• [What needs to be done]:
Look through the entries below and extract exactly the lines from the one containing "assign imem_addr = pc;" through the one containing "assign is_auipc = op == 7'b0010111;", ends included.

• [Records]:
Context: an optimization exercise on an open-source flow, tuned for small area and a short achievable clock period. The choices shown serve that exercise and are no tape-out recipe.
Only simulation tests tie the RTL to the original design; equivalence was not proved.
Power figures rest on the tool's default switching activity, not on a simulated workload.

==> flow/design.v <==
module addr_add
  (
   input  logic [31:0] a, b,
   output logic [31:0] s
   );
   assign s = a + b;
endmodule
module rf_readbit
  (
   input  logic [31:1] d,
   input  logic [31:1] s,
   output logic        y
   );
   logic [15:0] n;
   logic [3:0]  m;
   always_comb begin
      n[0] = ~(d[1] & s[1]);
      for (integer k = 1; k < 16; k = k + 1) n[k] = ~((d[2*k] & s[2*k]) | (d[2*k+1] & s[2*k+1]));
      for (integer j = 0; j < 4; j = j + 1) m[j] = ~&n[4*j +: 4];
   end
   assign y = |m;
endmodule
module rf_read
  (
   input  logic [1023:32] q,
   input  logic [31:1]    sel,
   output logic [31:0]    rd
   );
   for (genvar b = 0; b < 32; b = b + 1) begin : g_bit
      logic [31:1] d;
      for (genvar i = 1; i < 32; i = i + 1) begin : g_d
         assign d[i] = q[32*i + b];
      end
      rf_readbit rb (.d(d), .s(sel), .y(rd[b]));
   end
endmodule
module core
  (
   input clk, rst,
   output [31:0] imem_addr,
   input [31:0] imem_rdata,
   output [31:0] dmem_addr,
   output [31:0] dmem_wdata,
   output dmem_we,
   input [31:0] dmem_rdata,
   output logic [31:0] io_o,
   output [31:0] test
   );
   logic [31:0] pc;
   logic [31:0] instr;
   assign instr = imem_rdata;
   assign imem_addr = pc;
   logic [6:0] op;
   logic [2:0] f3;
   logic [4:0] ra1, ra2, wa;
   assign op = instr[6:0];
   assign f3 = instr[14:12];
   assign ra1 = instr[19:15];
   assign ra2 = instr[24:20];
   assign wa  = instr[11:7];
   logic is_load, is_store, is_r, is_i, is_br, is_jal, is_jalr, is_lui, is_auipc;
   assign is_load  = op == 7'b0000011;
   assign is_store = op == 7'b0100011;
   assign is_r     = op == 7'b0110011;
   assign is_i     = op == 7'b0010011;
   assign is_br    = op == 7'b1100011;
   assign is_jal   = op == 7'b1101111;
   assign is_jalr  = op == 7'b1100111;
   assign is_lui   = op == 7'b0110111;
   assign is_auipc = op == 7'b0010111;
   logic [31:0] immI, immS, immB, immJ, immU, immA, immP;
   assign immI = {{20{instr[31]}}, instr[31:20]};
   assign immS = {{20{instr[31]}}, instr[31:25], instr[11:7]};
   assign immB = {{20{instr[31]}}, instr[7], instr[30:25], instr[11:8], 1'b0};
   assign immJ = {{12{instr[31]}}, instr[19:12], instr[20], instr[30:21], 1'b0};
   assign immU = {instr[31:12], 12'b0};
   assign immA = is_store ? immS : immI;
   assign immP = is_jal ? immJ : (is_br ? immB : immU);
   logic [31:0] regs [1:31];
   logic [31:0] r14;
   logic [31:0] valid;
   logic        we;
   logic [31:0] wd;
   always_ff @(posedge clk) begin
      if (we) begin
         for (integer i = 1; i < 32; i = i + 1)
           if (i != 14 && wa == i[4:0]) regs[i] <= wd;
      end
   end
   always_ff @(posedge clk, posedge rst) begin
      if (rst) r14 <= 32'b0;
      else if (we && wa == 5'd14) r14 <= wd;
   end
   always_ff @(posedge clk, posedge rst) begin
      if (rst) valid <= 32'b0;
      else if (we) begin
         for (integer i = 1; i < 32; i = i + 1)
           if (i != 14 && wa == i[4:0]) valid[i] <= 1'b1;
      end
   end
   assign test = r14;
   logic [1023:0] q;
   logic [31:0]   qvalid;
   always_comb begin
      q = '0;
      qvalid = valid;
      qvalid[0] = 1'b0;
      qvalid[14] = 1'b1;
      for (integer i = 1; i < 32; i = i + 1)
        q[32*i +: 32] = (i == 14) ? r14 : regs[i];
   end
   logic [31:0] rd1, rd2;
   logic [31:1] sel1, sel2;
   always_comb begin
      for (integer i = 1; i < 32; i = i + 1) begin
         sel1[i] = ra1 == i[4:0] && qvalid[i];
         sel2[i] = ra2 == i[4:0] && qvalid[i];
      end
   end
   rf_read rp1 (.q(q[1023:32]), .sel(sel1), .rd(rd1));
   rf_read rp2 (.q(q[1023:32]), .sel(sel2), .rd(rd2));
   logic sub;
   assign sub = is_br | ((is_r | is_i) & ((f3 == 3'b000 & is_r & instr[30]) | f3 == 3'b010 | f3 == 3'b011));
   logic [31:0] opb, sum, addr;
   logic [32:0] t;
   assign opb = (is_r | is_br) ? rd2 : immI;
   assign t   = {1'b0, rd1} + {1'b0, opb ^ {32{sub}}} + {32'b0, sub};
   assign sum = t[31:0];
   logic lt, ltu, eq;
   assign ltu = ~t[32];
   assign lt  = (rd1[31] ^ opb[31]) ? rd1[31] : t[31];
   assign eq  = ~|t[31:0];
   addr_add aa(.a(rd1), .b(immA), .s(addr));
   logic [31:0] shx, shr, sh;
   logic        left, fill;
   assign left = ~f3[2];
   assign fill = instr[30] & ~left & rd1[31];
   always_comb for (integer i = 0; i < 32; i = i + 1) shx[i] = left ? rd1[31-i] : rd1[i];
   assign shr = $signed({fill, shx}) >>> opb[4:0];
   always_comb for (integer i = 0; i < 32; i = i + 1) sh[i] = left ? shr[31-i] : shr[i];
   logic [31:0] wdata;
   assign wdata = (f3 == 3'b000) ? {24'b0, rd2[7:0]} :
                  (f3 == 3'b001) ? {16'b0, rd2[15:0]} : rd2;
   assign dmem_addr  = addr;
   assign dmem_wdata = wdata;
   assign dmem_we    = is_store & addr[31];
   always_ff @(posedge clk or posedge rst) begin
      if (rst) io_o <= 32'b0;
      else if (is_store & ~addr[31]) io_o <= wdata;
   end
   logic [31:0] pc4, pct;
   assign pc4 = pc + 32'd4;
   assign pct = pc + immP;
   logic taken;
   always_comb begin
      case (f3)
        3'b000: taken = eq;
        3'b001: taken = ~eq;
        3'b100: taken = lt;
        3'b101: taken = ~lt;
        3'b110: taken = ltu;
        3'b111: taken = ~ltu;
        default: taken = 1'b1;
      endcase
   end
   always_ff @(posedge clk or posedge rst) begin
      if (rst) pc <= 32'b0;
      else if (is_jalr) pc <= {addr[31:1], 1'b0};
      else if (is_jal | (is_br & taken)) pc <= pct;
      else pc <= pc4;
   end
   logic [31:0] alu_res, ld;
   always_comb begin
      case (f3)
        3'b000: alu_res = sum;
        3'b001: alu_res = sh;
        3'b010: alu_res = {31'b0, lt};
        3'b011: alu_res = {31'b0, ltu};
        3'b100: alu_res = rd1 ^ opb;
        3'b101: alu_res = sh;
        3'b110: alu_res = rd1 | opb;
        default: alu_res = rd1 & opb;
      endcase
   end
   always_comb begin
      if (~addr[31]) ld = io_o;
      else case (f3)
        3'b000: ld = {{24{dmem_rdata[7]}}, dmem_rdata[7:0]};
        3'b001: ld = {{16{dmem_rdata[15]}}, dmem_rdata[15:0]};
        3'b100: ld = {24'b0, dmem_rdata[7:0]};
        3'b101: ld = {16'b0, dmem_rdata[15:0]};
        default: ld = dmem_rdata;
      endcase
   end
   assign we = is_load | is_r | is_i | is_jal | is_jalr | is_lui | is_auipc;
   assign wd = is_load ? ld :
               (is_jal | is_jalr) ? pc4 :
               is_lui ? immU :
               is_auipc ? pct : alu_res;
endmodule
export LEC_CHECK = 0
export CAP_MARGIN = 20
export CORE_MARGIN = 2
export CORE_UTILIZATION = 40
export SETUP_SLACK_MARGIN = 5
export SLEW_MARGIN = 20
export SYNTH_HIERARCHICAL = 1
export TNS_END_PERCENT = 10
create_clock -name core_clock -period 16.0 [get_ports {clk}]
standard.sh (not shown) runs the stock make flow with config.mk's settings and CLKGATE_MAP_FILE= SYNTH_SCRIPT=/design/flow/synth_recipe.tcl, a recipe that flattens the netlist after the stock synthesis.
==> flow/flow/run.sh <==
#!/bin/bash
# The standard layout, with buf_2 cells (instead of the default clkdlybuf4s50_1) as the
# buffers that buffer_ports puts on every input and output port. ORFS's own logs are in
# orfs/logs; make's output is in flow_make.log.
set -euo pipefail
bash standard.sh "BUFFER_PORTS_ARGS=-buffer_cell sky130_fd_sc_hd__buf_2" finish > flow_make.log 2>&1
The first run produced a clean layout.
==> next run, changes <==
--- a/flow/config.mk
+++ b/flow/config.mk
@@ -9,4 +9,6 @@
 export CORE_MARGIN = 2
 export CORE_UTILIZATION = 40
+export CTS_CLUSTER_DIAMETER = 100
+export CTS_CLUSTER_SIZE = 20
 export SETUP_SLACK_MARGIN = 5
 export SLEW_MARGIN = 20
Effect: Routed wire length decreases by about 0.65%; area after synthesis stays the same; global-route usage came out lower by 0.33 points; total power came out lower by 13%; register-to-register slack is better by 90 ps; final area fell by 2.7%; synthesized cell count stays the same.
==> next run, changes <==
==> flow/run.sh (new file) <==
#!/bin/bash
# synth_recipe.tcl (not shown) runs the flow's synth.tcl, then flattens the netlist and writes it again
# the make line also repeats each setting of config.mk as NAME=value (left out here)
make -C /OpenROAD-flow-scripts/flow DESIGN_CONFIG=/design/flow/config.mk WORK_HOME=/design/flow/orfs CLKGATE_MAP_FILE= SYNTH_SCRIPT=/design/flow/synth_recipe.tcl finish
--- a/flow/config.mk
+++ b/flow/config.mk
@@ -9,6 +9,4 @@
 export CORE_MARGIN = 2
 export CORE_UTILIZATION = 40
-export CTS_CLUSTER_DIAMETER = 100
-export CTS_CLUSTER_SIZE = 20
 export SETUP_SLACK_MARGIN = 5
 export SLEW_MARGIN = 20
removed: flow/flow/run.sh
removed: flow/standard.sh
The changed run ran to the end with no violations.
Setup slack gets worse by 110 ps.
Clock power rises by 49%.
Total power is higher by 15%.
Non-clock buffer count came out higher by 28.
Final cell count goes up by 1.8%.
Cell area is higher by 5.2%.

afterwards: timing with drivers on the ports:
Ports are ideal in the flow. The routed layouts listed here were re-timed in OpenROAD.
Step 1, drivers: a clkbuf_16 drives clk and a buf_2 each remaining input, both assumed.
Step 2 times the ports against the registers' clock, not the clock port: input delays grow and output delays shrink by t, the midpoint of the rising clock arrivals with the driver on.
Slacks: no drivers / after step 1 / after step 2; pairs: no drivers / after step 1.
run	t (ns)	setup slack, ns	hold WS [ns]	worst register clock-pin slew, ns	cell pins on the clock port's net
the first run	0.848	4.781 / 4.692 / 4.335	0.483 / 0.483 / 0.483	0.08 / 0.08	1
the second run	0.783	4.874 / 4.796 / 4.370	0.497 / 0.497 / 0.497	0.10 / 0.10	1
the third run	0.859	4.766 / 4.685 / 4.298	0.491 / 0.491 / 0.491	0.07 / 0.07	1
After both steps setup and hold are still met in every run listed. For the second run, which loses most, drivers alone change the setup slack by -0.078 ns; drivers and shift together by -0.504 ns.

• [Answer space]:
   assign imem_addr = pc;
   logic [6:0] op;
   logic [2:0] f3;
   logic [4:0] ra1, ra2, wa;
   assign op = instr[6:0];
   assign f3 = instr[14:12];
   assign ra1 = instr[19:15];
   assign ra2 = instr[24:20];
   assign wa  = instr[11:7];
   logic is_load, is_store, is_r, is_i, is_br, is_jal, is_jalr, is_lui, is_auipc;
   assign is_load  = op == 7'b0000011;
   assign is_store = op == 7'b0100011;
   assign is_r     = op == 7'b0110011;
   assign is_i     = op == 7'b0010011;
   assign is_br    = op == 7'b1100011;
   assign is_jal   = op == 7'b1101111;
   assign is_jalr  = op == 7'b1100111;
   assign is_lui   = op == 7'b0110111;
   assign is_auipc = op == 7'b0010111;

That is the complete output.